Synopses & Reviews
This book is the opening volume in the first comprehensive history of the global movement against nuclear weapons. Ranging from the prophetic warning of H. G. Wells in 1913 to the H-Bomb controversy of the 1950s, One World or None tells in a lively fashion the story of the emergence of popular efforts to save humanity from nuclear destruction.
Review
"A perceptive account of the effort to control nuclear weapons in the years following World War II. It is the first of three volumes in an ambitious work that tells the story of the struggle to contain the atom more fully than ever before....The best description that exists of efforts to promote disarmament around the globe."The Bulletin of the Atomic Scientists
Review
"Wittner's work demonstrates truly prodigious research. Beyond providing a comprehensive overview of the topic, moreover, the book also provides considerable new information for the debate over the historical significance of the disarmament movement."American Historical Review
Review
"There is an impressive thoroughness, even-handedness, and global reach in Wittner's work."The International History Review
Review
"...Wittner's oustanding book employs massive research into previously secret governmental records and organizational files in an effort to show how concerned and determined citizens throughout the world have altered the course of history."Journal of American History
Synopsis
An engagingly written, comprehensive history of the early anti-nuclear movement.
Table of Contents
Part I. The Secret Struggle: 1. Critics and the international crisis, 1913-43; 2. Growing resistance, 1943-45; Part II. The Nonaligned Movement, 1945-51: 3. From the ashes: world peace activism and the movement in Japan; 4. America's nuclear nightmare; 5. A new sense of fear: Great Britain, Canada, Australia and New Zealand; 6. The beginning or the end?
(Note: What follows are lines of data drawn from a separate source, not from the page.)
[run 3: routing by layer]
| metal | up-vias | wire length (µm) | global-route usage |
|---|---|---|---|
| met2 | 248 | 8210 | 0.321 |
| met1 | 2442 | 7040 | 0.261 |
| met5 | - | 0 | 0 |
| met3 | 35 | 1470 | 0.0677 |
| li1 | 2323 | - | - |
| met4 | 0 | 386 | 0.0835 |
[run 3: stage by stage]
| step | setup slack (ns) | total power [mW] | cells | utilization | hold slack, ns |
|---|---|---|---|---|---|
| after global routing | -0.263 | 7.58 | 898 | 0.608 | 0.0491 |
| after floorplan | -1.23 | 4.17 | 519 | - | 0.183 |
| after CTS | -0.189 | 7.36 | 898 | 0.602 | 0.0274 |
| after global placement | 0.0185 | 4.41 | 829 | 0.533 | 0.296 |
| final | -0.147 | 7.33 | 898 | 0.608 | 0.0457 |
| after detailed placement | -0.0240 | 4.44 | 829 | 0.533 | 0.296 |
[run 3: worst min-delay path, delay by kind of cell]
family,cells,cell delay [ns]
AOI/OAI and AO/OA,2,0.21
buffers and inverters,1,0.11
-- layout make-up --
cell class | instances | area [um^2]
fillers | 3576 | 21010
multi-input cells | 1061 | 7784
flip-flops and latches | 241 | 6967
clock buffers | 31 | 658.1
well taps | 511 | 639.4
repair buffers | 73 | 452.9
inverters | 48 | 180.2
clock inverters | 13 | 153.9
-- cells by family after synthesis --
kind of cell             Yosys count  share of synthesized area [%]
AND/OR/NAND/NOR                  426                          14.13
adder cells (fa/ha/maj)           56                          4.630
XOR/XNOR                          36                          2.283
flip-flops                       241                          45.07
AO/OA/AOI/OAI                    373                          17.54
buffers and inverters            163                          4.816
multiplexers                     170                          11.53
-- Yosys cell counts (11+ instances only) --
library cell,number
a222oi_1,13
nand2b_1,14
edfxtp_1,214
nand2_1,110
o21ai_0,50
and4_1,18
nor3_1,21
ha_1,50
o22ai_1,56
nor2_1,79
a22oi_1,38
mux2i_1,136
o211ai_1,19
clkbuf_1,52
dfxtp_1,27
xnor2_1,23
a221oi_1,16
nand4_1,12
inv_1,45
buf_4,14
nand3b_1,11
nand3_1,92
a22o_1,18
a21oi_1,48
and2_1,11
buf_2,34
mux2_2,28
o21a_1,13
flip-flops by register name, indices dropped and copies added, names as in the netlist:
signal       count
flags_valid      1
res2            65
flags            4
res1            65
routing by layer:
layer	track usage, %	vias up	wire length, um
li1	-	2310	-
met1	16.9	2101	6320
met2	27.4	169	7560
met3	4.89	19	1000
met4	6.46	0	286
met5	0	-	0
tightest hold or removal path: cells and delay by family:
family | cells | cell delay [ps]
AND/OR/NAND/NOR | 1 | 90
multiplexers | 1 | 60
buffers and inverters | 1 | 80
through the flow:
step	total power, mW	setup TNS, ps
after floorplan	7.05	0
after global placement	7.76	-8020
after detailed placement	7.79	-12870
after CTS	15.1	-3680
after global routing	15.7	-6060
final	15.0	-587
==> src/hw/simd_pkg.sv <==
// datapath types for the two-lane SIMD unit; widths are fixed, element 0 is the low half of a word
package simd_pkg;

  localparam int ELEM_W = 32;

  typedef logic [ELEM_W-1:0] elem_t;

  // packed pair, index 0 is the low element
  typedef elem_t [1:0] word_t;

  typedef logic [2*ELEM_W-1:0] prod_t;

  // bit 0/1 element equal, bit 2/3 element signed less-than
  typedef logic [3:0] flags_t;

  typedef enum logic [3:0] {
    OP_ADD   = 4'd0,
    OP_SUB   = 4'd1,
    OP_RSUB  = 4'd2,
    OP_AND   = 4'd3,
    OP_OR    = 4'd4,
    OP_XOR   = 4'd5,
    OP_ANDN  = 4'd6,
    OP_CMP   = 4'd7,
    OP_SWAP  = 4'd8,
    OP_DUP   = 4'd9,
    OP_MULLO = 4'd10,
    OP_MULHI = 4'd11,
    OP_COPY  = 4'd12
  } op_code_e;

  // lane 1 functions
  typedef enum logic [3:0] {
    ALU_ADD,
    ALU_SUB,
    ALU_RSUB,
    ALU_AND,
    ALU_OR,
    ALU_XOR,
    ALU_ANDN,
    ALU_CMP,
    ALU_SWAP,
    ALU_DUP,
    ALU_ZERO
  } alu_func_e;

  // lane 2 functions
  typedef enum logic [1:0] {
    MUL_LO,
    MUL_HI,
    MUL_COPY,
    MUL_ZERO
  } mul_func_e;

endpackage
## src/hw/simd_pkg.sv

```systemverilog
// datapath types for the two-lane SIMD unit; widths are fixed, element 0 is the low half of a word
package simd_pkg;

  localparam int ELEM_W = 32;

  typedef logic [ELEM_W-1:0] elem_t;

  // packed pair, index 0 is the low element
  typedef elem_t [1:0] word_t;

  typedef logic [2*ELEM_W-1:0] prod_t;

  // bit 0/1 element equal, bit 2/3 element signed less-than
  typedef logic [3:0] flags_t;

  typedef enum logic [3:0] {
    OP_ADD   = 4'd0,
    OP_SUB   = 4'd1,
    OP_RSUB  = 4'd2,
    OP_AND   = 4'd3,
    OP_OR    = 4'd4,
    OP_XOR   = 4'd5,
    OP_ANDN  = 4'd6,
    OP_CMP   = 4'd7,
    OP_SWAP  = 4'd8,
    OP_DUP   = 4'd9,
    OP_MULLO = 4'd10,
    OP_MULHI = 4'd11,
    OP_COPY  = 4'd12
  } op_code_e;

  // lane 1 functions
  typedef enum logic [3:0] {
    ALU_ADD,
    ALU_SUB,
    ALU_RSUB,
    ALU_AND,
    ALU_OR,
    ALU_XOR,
    ALU_ANDN,
    ALU_CMP,
    ALU_SWAP,
    ALU_DUP,
    ALU_ZERO
  } alu_func_e;

  // lane 2 functions
  typedef enum logic [1:0] {
    MUL_LO,
    MUL_HI,
    MUL_COPY,
    MUL_ZERO
  } mul_func_e;

endpackage

```

## src/hw/route_pkg.sv

```systemverilog
// operand routing and lane request/result bundles; forwarding only sees the two lane result registers
package route_pkg;

  // encoding 3 is unused and falls back to the port
  typedef enum logic [1:0] {
    FWD_PORT  = 2'd0,
    FWD_LANE1 = 2'd1,
    FWD_LANE2 = 2'd2
  } fwd_sel_e;

  typedef struct packed {
    logic                en;
    simd_pkg::op_code_e  op;
    simd_pkg::word_t     a;
    simd_pkg::word_t     b;
    simd_pkg::word_t     bx;
    logic                use_bx;
    fwd_sel_e            fwd_a;
    fwd_sel_e            fwd_b;
  } lane_req_t;

  typedef struct packed {
    logic            valid;
    simd_pkg::word_t data;
  } lane_res_t;

endpackage

```

## src/hw/op_decode.sv

```systemverilog
// issue stage; forwarding reads result registers at the issue edge, so dependents need 2 cycles
`timescale 1ns/1ns

module op_decode (
  input  logic                 clk,
  input  logic                 rst,
  input  route_pkg::lane_req_t req1,
  input  route_pkg::lane_req_t req2,
  input  simd_pkg::word_t      fb1,
  input  simd_pkg::word_t      fb2,
  output simd_pkg::word_t      a1,
  output simd_pkg::word_t      b1,
  output simd_pkg::word_t      a2,
  output simd_pkg::word_t      b2,
  output simd_pkg::alu_func_e  alu_func,
  output simd_pkg::mul_func_e  mul_func,
  output logic                 v1,
  output logic                 v2
);

  simd_pkg::word_t opa1;
  simd_pkg::word_t opb1;
  simd_pkg::word_t opa2;
  simd_pkg::word_t opb2;

  function automatic simd_pkg::word_t pick(
    input route_pkg::fwd_sel_e sel,
    input simd_pkg::word_t     port,
    input simd_pkg::word_t     lane1,
    input simd_pkg::word_t     lane2
  );
    case (sel)
      route_pkg::FWD_LANE1: pick = lane1;
      route_pkg::FWD_LANE2: pick = lane2;
      default:              pick = port;
    endcase
  endfunction

  // lane 2 opcodes land on ALU_ZERO
  function automatic simd_pkg::alu_func_e alu_map(input simd_pkg::op_code_e op);
    case (op)
      simd_pkg::OP_ADD:  alu_map = simd_pkg::ALU_ADD;
      simd_pkg::OP_SUB:  alu_map = simd_pkg::ALU_SUB;
      simd_pkg::OP_RSUB: alu_map = simd_pkg::ALU_RSUB;
      simd_pkg::OP_AND:  alu_map = simd_pkg::ALU_AND;
      simd_pkg::OP_OR:   alu_map = simd_pkg::ALU_OR;
      simd_pkg::OP_XOR:  alu_map = simd_pkg::ALU_XOR;
      simd_pkg::OP_ANDN: alu_map = simd_pkg::ALU_ANDN;
      simd_pkg::OP_CMP:  alu_map = simd_pkg::ALU_CMP;
      simd_pkg::OP_SWAP: alu_map = simd_pkg::ALU_SWAP;
      simd_pkg::OP_DUP:  alu_map = simd_pkg::ALU_DUP;
      default:           alu_map = simd_pkg::ALU_ZERO;
    endcase
  endfunction

  function automatic simd_pkg::mul_func_e mul_map(input simd_pkg::op_code_e op);
    case (op)
      simd_pkg::OP_MULLO: mul_map = simd_pkg::MUL_LO;
      simd_pkg::OP_MULHI: mul_map = simd_pkg::MUL_HI;
      simd_pkg::OP_COPY:  mul_map = simd_pkg::MUL_COPY;
      default:            mul_map = simd_pkg::MUL_ZERO;
    endcase
  endfunction

  // bx override wins over fwd_b
  assign opa1 = pick(req1.fwd_a, req1.a, fb1, fb2);
  assign opb1 = req1.use_bx ? req1.bx : pick(req1.fwd_b, req1.b, fb1, fb2);
  assign opa2 = pick(req2.fwd_a, req2.a, fb1, fb2);
  assign opb2 = req2.use_bx ? req2.bx : pick(req2.fwd_b, req2.b, fb1, fb2);

  always_ff @(posedge clk) begin
    if (rst) begin
      v1 <= 1'b0;
      v2 <= 1'b0;
    end else begin
      v1 <= req1.en;
      v2 <= req2.en;
    end
  end

  // operands and functions only move on issue
  always_ff @(posedge clk) begin
    if (req1.en) begin
      a1       <= opa1;
      b1       <= opb1;
      alu_func <= alu_map(req1.op);
    end
    if (req2.en) begin
      a2       <= opa2;
      b2       <= opb2;
      mul_func <= mul_map(req2.op);
    end
  end

endmodule

```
France, Germany and Italy; 7. Confronting 'a still greater catastrophe': elsewhere in Western Europe; 8. Muted opposition: the Soviet Union, Eastern Europe and the Third World; 9. The international dimension; Part III. The Communist-led Movement, 1945-51: 10. 'Against the warmongers': the development of the communist-led peace movement; 11. 'Comrades, turn east': the communist-led campaign in France, Great Britain and the United States; 12. 'We are not pacifists': the communist-led campaign in other non-communist nations; 13. 'Stalin is our peace': the communist-led campaign in communist nations; Part IV. Consequences: 14. The uneasy leader: the US government and the bomb; 15. In hot pursuit: British and Soviet nuclear policy; 16. Restive onlookers: the public policy response elsewhere; 17. Crisis and decline of the movement, 1950-53; Conclusion and epilogue: the new thinking and the old; Notes; Bibliography; Index.